## Exercise description
Find the string "each" in the material. Copy every line that has it.

▼▼▼

Source: an optimization exercise on an open RTL-to-GDS flow (aim: small area and a short achievable clock period). Production flows keep margins and buffers that such runs may drop. At most, simulation tests tie the RTL to the original design; equivalence was not proved. Function not checked in run 4: the RTL went through the layout flow alone. Power is estimated from default activity; no workload was simulated.

<file path="flow/config.mk">
export PLATFORM = sky130hd
export DESIGN_NAME = dmem_responder
export DESIGN_NICKNAME = dmem_responder
export VERILOG_FILES = /design/flow/design.v
export SDC_FILE = /design/flow/constraint.sdc
export NUM_CORES = 4
export LEC_CHECK = 0
export CAP_MARGIN = 20
export CORE_MARGIN = 2
export CORE_UTILIZATION = 75
export CTS_CLUSTER_DIAMETER = 70
export CTS_CLUSTER_SIZE = 24
export SETUP_SLACK_MARGIN = 2.9
export SLEW_MARGIN = 20
export SYNTH_HIERARCHICAL = 1
</file>
<file path="flow/constraint.sdc">
create_clock -name core_clock -period 5.0 [get_ports {clk}]
set_input_delay 1.0000 -clock core_clock [delete_from_list [all_inputs] [get_ports {clk}]]
set_output_delay 1.0000 -clock core_clock [all_outputs]
set_load 0.01 [all_outputs]
</file>
<file path="flow/design.v">
package dmem_pkg;
  localparam int DMEM_DEPTH = 64;
endpackage
module dmem_lane (
  input  logic       clk,
  input  logic       s,
  input  logic       sn,
  input  logic [7:0] d,
  output logic [7:0] q
);
  always_ff @(posedge clk) begin
    q <= ({8{s}} & d) | ({8{sn}} & q);
  end
endmodule
module dmem_wdec (
  input  logic a,
  input  logic b,
  output logic s,
  output logic sn
);
  logic sn_s;
  assign sn_s = ~(a & b);
  assign sn   = sn_s;
  dmem_inv u_inv (.a(sn_s), .y(s));
endmodule
module dmem_inv (
  input  logic a,
  output logic y
);
  assign y = ~a;
endmodule
module dmem_rdec (
  input  logic a,
  input  logic b,
  output logic y
);
  assign y = a & b;
endmodule
module dmem_rd2 (
  input  logic [31:0] a,
  input  logic [31:0] b,
  input  logic        sa,
  input  logic        sb,
  output logic [31:0] y_n
);
  assign y_n = ~(({32{sa}} & a) | ({32{sb}} & b));
endmodule
module dmem_nand2 (
  input  logic [31:0] a,
  input  logic [31:0] b,
  output logic [31:0] y
);
  assign y = ~(a & b);
endmodule
module dmem_nand3 (
  input  logic [31:0] a,
  input  logic [31:0] b,
  input  logic [31:0] c,
  output logic [31:0] y
);
  assign y = ~(a & b & c);
endmodule
module dmem_nand4 (
  input  logic [31:0] a,
  input  logic [31:0] b,
  input  logic [31:0] c,
  input  logic [31:0] d,
  output logic [31:0] y
);
  assign y = ~(a & b & c & d);
endmodule
module dmem_nor3 (
  input  logic [31:0] a,
  input  logic [31:0] b,
  input  logic [31:0] c,
  output logic [31:0] y
);
  assign y = ~(a | b | c);
endmodule
module dmem_array #(
  parameter int DEPTH = 64
) (
  input  logic             clk,
  input  logic             rst_n,
  input  logic [7:0]       wa,        
  input  logic [31:0]      wbl,       
  input  logic [31:0]      wdata,
  input  logic [7:0]       ra,        
  input  logic [7:0]       rb,        
  input  logic             hold,      
  input  logic [31:0]      rq,        
  output logic [31:0]      rnext      
);
  logic [31:0] mem_q [DEPTH];
  logic [31:0] t1_n [33];    
  logic [31:0] t2 [9];       
  logic [31:0] t3_n [3];     
  logic [31:0] rmux_s;
  logic [DEPTH-1:0] rsel;
  for (genvar k = 0; k < DEPTH; k++) begin : g_rsel
    dmem_rdec u_rdec (.a(ra[k / 8]), .b(rb[k % 8]), .y(rsel[k]));
  end
  for (genvar k = 0; k < DEPTH; k++) begin : g_word
    for (genvar l = 0; l < 4; l++) begin : g_lane
      logic s, sn;
      dmem_wdec u_dec (
        .a (wa[k / 8]),
        .b (wbl[8*l + k % 8]),
        .s (s),
        .sn(sn)
      );
      dmem_lane u_lane (
        .clk(clk),
        .s  (s),
        .sn (sn),
        .d  (wdata[8*l +: 8]),
        .q  (mem_q[k][8*l +: 8])
      );
    end
  end
  for (genvar j = 0; j < DEPTH / 2; j++) begin : g_rd1
    dmem_rd2 u_rd (
      .a (mem_q[2*j]), .b (mem_q[2*j+1]),
      .sa(rsel[2*j]), .sb(rsel[2*j+1]),
      .y_n(t1_n[j])
    );
  end
  dmem_nand2 u_hold (.a({32{hold}}), .b(rq), .y(t1_n[32]));
  for (genvar j = 0; j < 6; j++) begin : g_rd2
    dmem_nand4 u_g (.a(t1_n[4*j]), .b(t1_n[4*j+1]), .c(t1_n[4*j+2]),
                    .d(t1_n[4*j+3]), .y(t2[j]));
  end
  for (genvar j = 0; j < 3; j++) begin : g_rd2b
    dmem_nand3 u_g (.a(t1_n[24+3*j]), .b(t1_n[24+3*j+1]), .c(t1_n[24+3*j+2]),
                    .y(t2[6+j]));
  end
  for (genvar j = 0; j < 3; j++) begin : g_rd3
    dmem_nor3 u_g (.a(t2[3*j]), .b(t2[3*j+1]), .c(t2[3*j+2]), .y(t3_n[j]));
  end
  dmem_nand3 u_rd4 (.a(t3_n[0]), .b(t3_n[1]), .c(t3_n[2]), .y(rmux_s));
  assign rnext = rmux_s;
endmodule
module dmem_responder #(
  parameter int WAIT_CYCLES = 1,
  parameter int DEPTH       = dmem_pkg::DMEM_DEPTH
) (
  input  logic        clk,
  input  logic        rst_n,
  input  logic        req,
  input  logic        we,
  input  logic [7:0]  addr,
  input  logic [31:0] wdata,
  input  logic [3:0]  be,
  output logic [31:0] rdata,
  output logic        ack,
  output logic        err
);
  localparam int AW = $clog2(DEPTH);
  logic        idle_r, busy_r, resp_r, mis_r;
  logic        ack_r, err_r;
  logic        accept_s, mis_in_s, go_s, rgo_s;
  logic [3:0]  be_s;
  logic [7:0]       wa_r;
  logic [31:0]      cap_wdata_r;
  logic [31:0]      wbl_r;
  logic [7:0]       ahi_s, alo_s;
  logic             rd_r;
  logic [7:0]       ra_r, rb_r;
  logic [31:0]      rnext_s;
  logic [31:0]      rdata_r;
  logic             rstf_r;
  assign accept_s = idle_r & req;
  assign mis_in_s = |addr[1:0];
  assign go_s     = accept_s & ~mis_in_s;
  assign rgo_s    = go_s & ~we;
  always_comb begin
    for (int i = 0; i < 8; i++) begin
      ahi_s[i] = (addr[7:5] == 3'(i));
      alo_s[i] = (addr[4:2] == 3'(i));
    end
  end
  assign be_s     = be;
  always_ff @(posedge clk or negedge rst_n) begin
    if (!rst_n) begin
      idle_r  <= 1'b1;
      busy_r  <= 1'b0;
      resp_r  <= 1'b0;
      mis_r   <= 1'b0;
      ack_r   <= 1'b0;
      err_r   <= 1'b0;
      wbl_r   <= '0;
      rd_r    <= 1'b0;
      ra_r    <= '0;
    end else begin
      idle_r  <= (idle_r & ~req) | resp_r | mis_r;
      busy_r  <= go_s;
      mis_r   <= accept_s & mis_in_s;
      resp_r  <= busy_r;
      ack_r   <= resp_r | mis_r;
      err_r   <= mis_r;
      for (int l = 0; l < 4; l++) begin
        wbl_r[8*l +: 8] <= {8{go_s & we & be_s[l]}} & alo_s;
      end
      rd_r    <= rgo_s;
      ra_r    <= {8{rgo_s}} & ahi_s;
    end
  end
  always_ff @(posedge clk) begin
    wa_r        <= ahi_s;
    rb_r        <= alo_s;
    cap_wdata_r <= wdata;
  end
  dmem_array #(.DEPTH(DEPTH)) u_array (
    .clk  (clk),
    .rst_n(rst_n),
    .wa   (wa_r),
    .wbl  (wbl_r),
    .wdata(cap_wdata_r),
    .ra   (ra_r),
    .rb   (rb_r),
    .hold (~rd_r & ~rstf_r),
    .rq   (rdata_r),
    .rnext(rnext_s)
  );
  always_ff @(posedge clk) begin
    rdata_r <= rnext_s;
  end
  always_ff @(posedge clk or negedge rst_n) begin
    if (!rst_n) begin
      rstf_r <= 1'b1;
    end else begin
      rstf_r <= 1'b0;
    end
  end
  assign rdata = rdata_r;
  assign ack = ack_r;
  assign err = err_r;
endmodule
</file>
<file path="flow/run.sh">
#!/bin/bash
# synth_recipe.tcl (not shown) runs the flow's synth.tcl, then flattens the netlist and writes it again
# the make line also repeats each setting of config.mk as NAME=value (left out here)
make -C /OpenROAD-flow-scripts/flow DESIGN_CONFIG=/design/flow/config.mk WORK_HOME=/design/flow/orfs CLKGATE_MAP_FILE= SYNTH_SCRIPT=/design/flow/synth_recipe.tcl finish
</file>
==> load_flow_metrics.sql, run 1 <==
INSERT INTO impl_metrics (metric_group, metric, value, unit) VALUES
('synthesis', 'ys_seq_elements', '2176', ''),
('power_and_ir_drop', 'leakagePower', '0.03292', 'µW'),
('synthesis', 'post_synth.cell_area_avg', '11.45', 'µm²'),
('clock_tree', 'cts.reportedPaths.clkPinSlew', '100', 'ps'),
('sta', 'worst_pin_slew', '1201', 'ps'),
('route', 'detail_route.wl_per_cell', '28.76', 'µm'),
('global_routing', 'initial_antenna_violation_count', '3', ''),
('sta', 'totalNegativeSetupSlack', '0', 'ps'),
('sta', 'hold_viol_final', '0', ''),
('placed_design', 'port_buffers', '81', ''),
('global_routing', 'grt_pass1_vias', '57270', ''),
('setup_path', 'cp_slowest_stage_delay', '420', 'ps'),
('synthesis', 'syn_inst', '7067', ''),
('placed_design', 'finalWeightedCongestion', '0.9384', ''),
('global_routing', 'global_route.usage.met1', '55.09', '%'),
('route', 'route.antenna.remaining_nets', '0', ''),
('clock_tree', 'tritoncts', 'built', ''),
('placed_design', 'post_dp_cell_area', '78510', 'µm²'),
('route', 'drt-total-wl', '233300', 'µm'),
('global_routing', 'gr-usage-met3', '6.081', '%'),
('floorplanning', 'io_pins', '82', ''),
('sta', 'worst_slew_margin_rel', '19.96', '%'),
('synthesis', 'yosysSeqAreaShare', '54.14', '%'),
('floorplanning', 'chipHeight', '332.5', 'µm'),
('sta', 'finalMaxSlewViolations', '0', ''),
('final_layout', 'share_of_post_route_cells_with_drive_strength_above_1', '7.967', '%'),
('setup_path', 'critical_path.reg2reg.startpoint', 'rb_r[5]', ''),
('run', 'max-cap-violations', '0', ''),
('clock_tree', 'cts.root.buffer_cell', 'clkbuf_16', ''),
('setup_path', 'critPathRequiredTime', '4000', 'ps'),
('floorplanning', 'fp.dieW', '332.5', 'µm'),
('global_routing', 'grt.busiest_layer', 'met2', ''),
('sta', 'finalClockSkew', '26.59', 'ps'),
('setup_path', 'path_cells', 'buf_6', ''),
('synthesis', 'yosys_warnings', '13', ''),
('setup_path', 'cp_slowest_cell', 'dfxtp_4', ''),
('sta', 'finalSetupViolCount', '0', ''),
('setup_path', 'critical_path_arrival', '1290', 'ps'),
('outcome', 'status', 'no timing/DRC/antenna violations', ''),
('setup_path', 'timing.setup.critical_path_class', 'reg -> out', ''),
('global_routing', 'grt.total_usage', '40.44', '%'),
('sta', 'fin_crit', '2286', 'ps'),
('placed_design', 'dp_worst_setup_slack', '2218', 'ps'),
('power_and_ir_drop', 'ir_worst_vdd', '0.3496', 'mV'),
('clock_tree', 'clockBufferDepth', '3', ''),
('synthesis', 'synth.distinct_cells', '28', ''),
('global_routing', 'grt_use_met2', '60.44', '%'),
('route', 'number_of_remaining_drc_errors', '0', ''),
('global_routing', 'grt_first_pass_wirelength', '350500', 'µm'),
('synthesis', 'total_nets_after_synthesis', '7115', ''),
('sta', 'rsz0062_at_grt', 'yes', ''),
('setup_path', 'rrSetupSlack', '2850', 'ps'),
('sta', 'max_freq', '437.5', 'MHz'),
('sta', 'timing.final.crit_share', '45.71', '%'),
('floorplanning', 'core_region_area', '107100', 'µm²'),
('sta', 'fin_ws', '2714', 'ps'),
('setup_path', 'critPathMaxFanout', '2', ''),
('power_and_ir_drop', 'combPwrFrac', '1.8', '%'),
('power_and_ir_drop', 'p_clk_share', '36.0', '%'),
('route', 'num_vias', '61440', ''),
('power_and_ir_drop', 'net_switching_fraction_of_the_power', '21.77', '%'),
('global_routing', 'grt_start_max_net_pins', '65', ''),
('global_routing', 'global_route.overflow_total', '0', ''),
('power_and_ir_drop', 'power_report.internal_total', '21820', 'µW'),
('setup_path', 'r2r.worst_path.cells', '6', ''),
('floorplanning', 'floorplan.initialDensity', '75.58', '%'),
('setup_path', 'worst_setup_path_start_kind', 'flip-flop', ''),
('final_layout', 'num-fill-cells', '7139', ''),
('setup_path', 'critical_path.reg2reg.endpoint', 'rdata_r[8]', ''),
('final_layout', 'layout_cell_area_excl_fill', '82570', 'µm²'),
('hold_path', 'hold_class', 'in -> async', '');
sequential cells by signal, summed over array words and instances, names as in the netlist, 8 cells and up:
name,flops
cap_wdata_r,32
ra_r,8
rb_r,8
rdata_r,32
u_array.g_word.g_lane.u_lane.q,2048
wa_r,8
wbl_r,32
kinds of logic (layout without fill, tap and decap cells):
group | Yosys count | count (layout) | share of synthesized area, %
compound gates | 3074 | 3074 | 31.69
other cells | 1 | 5 | 0.004635
buf+inv | 978 | 614 | 8.398
flops | 2176 | 2176 | 54.14
simple gates | 838 | 838 | 5.765
power groups by stage:
stage          combinational (µW)  clock, µW  sequential (µW)
2_1_floorplan                19.5          0            17900
3_3_place_gp                  466          0            17800
3_5_place_dp                  473          0            17800
4_1_cts                       474      10100            17300
5_1_grt                       503      10700            17400
6_report                      493      10100            17300
per-module statistics from Yosys (local to each module, per instance), excerpt:
module,cells,copies in the design,flops+latches,cell area (µm²)
dmem_wdec,1,256,0,3.754
dmem_nand4,32,6,0,200.2
dmem_lane,18,256,8,246.5
dmem_nand3,32,4,0,160.2
dmem_responder,219,1,128,3317
dmem_inv,1,256,0,3.754
dmem_nand2,32,1,0,120.1
dmem_rd2,38,32,0,289.0
dmem_rdec,1,64,0,6.256
dmem_nor3,32,3,0,320.3
cell type report:
cell class | count | area (µm²) | area share, %
Inverter | 267 | 1002 | 1.214
Antenna cell | 4 | 10.01 | 0.01212
Clock buffer | 128 | 2934 | 3.554
Multi-Input combinational cell | 3913 | 30830 | 37.34
Sequential cell | 2176 | 43980 | 53.27
Tap cell | 1403 | 1755 | 2.126
Timing Repair Buffer | 185 | 1675 | 2.029
Clock inverter | 34 | 379.1 | 0.4592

▲▲▲

## Solution to the exercise
# the make line also repeats each setting of config.mk as NAME=value (left out here)
per-module statistics from Yosys (local to each module, per instance), excerpt:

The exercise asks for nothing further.